Governor Wolf must act on clemency recommendations before more die
After 45 years in prison, Bruce Norris finally had a chance to come home to his family.


After 45 years in prison, Bruce Norris finally had a chance to come home to his family.

The Pennsylvania Board of Pardons voted unanimously to recommend his release, and all that remained was for Governor Wolf to sign off on his clemency. But the 69-year-old would never get his chance. His petition still sat on the governor’s desk 40 days later, when he died from the COVID-19 he caught while waiting in prison.

We were deeply saddened to learn of Mr. Norris’ passing, and our hearts go out to his loved ones. Altogether, 102 people in custody and 10 corrections workers have died from COVID-19.
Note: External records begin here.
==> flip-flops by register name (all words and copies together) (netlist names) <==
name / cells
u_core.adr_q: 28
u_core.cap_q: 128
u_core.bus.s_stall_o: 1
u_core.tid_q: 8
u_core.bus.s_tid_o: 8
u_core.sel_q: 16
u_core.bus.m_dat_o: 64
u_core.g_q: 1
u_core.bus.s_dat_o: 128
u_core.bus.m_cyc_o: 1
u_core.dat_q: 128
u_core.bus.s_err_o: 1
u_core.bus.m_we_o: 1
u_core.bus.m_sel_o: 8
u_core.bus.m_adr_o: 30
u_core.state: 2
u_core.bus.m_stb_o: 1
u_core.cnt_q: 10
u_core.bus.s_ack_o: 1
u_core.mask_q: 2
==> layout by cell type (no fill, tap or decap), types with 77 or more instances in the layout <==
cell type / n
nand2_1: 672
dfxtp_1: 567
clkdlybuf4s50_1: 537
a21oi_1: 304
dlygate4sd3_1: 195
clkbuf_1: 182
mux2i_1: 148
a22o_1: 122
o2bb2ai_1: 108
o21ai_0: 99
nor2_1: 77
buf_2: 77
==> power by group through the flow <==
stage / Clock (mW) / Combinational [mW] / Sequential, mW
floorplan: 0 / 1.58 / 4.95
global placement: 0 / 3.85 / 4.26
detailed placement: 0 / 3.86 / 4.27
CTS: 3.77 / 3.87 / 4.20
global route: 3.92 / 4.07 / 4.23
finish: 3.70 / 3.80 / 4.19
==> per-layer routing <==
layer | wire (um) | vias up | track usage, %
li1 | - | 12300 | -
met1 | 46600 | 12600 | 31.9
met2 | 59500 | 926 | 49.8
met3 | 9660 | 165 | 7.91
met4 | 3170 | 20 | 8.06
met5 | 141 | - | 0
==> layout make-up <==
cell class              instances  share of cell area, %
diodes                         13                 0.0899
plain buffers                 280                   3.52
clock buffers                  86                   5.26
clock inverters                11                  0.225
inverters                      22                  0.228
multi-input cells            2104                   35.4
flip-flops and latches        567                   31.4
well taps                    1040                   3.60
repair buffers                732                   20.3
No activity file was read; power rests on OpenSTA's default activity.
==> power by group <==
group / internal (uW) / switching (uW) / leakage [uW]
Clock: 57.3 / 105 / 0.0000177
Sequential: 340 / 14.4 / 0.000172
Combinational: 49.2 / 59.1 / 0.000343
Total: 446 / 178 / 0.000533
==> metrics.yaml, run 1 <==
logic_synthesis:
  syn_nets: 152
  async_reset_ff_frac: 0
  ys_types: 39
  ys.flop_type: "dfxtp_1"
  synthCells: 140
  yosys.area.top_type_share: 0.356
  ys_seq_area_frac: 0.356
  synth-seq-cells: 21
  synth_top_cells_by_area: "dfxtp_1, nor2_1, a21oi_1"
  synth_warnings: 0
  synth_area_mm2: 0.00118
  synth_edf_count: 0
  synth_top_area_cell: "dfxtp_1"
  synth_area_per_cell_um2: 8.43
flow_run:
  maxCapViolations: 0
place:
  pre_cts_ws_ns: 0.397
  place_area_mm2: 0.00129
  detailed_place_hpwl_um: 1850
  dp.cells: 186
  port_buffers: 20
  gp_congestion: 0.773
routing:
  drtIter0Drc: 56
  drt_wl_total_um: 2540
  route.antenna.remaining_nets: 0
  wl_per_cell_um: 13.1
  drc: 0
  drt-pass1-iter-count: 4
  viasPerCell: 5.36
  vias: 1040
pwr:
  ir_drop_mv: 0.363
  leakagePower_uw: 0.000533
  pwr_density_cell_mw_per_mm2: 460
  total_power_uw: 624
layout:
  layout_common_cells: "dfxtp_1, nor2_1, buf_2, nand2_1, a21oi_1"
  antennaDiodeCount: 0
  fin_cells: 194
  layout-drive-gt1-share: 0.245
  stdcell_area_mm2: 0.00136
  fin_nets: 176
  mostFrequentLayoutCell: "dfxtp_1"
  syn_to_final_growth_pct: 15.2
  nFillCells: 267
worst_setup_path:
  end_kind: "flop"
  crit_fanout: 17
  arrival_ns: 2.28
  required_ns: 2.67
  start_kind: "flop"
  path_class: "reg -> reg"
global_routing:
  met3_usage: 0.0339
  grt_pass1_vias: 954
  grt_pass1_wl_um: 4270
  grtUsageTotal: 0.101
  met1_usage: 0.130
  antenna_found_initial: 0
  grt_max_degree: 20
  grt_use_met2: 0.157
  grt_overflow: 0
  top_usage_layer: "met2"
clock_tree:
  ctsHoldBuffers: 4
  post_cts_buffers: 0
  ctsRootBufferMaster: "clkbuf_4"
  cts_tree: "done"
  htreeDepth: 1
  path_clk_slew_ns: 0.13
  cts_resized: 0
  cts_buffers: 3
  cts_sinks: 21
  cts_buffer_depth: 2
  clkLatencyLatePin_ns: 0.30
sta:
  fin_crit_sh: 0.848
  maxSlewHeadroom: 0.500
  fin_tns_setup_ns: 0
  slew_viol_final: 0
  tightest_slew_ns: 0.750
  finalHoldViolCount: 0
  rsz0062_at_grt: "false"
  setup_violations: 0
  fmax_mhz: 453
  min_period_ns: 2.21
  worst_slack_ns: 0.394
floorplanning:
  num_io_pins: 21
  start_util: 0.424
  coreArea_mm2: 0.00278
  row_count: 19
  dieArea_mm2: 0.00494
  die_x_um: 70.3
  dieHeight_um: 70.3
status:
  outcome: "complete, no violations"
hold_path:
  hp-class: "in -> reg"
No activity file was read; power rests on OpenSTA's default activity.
Mr. Norris’ death should never have happened. At a time when Governor Wolf’s own corrections secretary continues to emphasize the need to release more people from prison, his inaction is putting lives in needless jeopardy.

Others continue to wait for the governor to act

There are about a dozen other people whose life sentences were recommended for clemency by the Board of Pardons but who remain in prisons amid raging coronavirus outbreaks as they wait for the governor’s approval. According to reporting by The Appeal, Governor Wolf has so far approved only one lifer recommended by the board last year. Seven of them have been waiting for over 150 days.

Such delays can be torturous for petitioners during normal times. During a pandemic, they can be lethal.

“It is unthinkable to keep people who have been given such a rare glimmer of hope in limbo--especially during a deadly pandemic that is overwhelming our correctional facilities,” wrote Celeste Trusty, Pennsylvania State Policy Director for FAMM in a letter to Governor Wolf this week.

We join FAMM in urging the governor to act immediately on the many clemency applications sitting on his desk. Securing a recommendation from the Board of Pardons is a rigorous, lengthy process in which applicants are vetted by the board’s five members, including Attorney General Josh Shapiro, Lieutenant Governor John Fetterman, and a representative for crime victims. The review furnishes the governor with everything he needs to know about each petitioner’s case to make a decision.

The governor’s office has said it doesn’t have the resources to keep pace with its own review of clemency recommendations made by the board, which have increased during the pandemic. But the administration’s apparently inflexible approach to reviewing these recommendations represents an indifference to the deadly threat of COVID-19 faced by people whom the board has deemed deserving of release.

It also represents another failure by the governor to use his executive power to reduce the number of people in prison and mitigate the coronavirus epidemic in prisons. The reprieve program he established earlier in the pandemic used narrow criteria and resulted in temporary reprieves for only 159 people, a small fraction of the population reduction of 12,000 corrections officials said was necessary to control outbreaks. The state prison system has still only reduced its population by about half of that number.

“Let me be very clear: we need further population reduction,” Secretary of Corrections John Wetzel said at a hearing held by Democratic state senators last month.

To prevent further tragedies, we call on Governor Wolf to create a transparent policy of granting or denying all clemency recommendations within 14 days.

In addition, we once again call on all state and county officials to:

  • Administer COVID-19 vaccinations to all people in custody and staff as soon as they become available;
  • Implement weekly, rapid testing of all staff that come into contact with people in custody until they are vaccinated;    
  • Require that every county publicly report prison testing results and virus-related deaths in custody;
  • Test and quarantine every new person entering custody; and
  • Eliminate the medical co-pay for accessing health care while in custody.
  • Expand efforts to safely reduce the number of people in custody.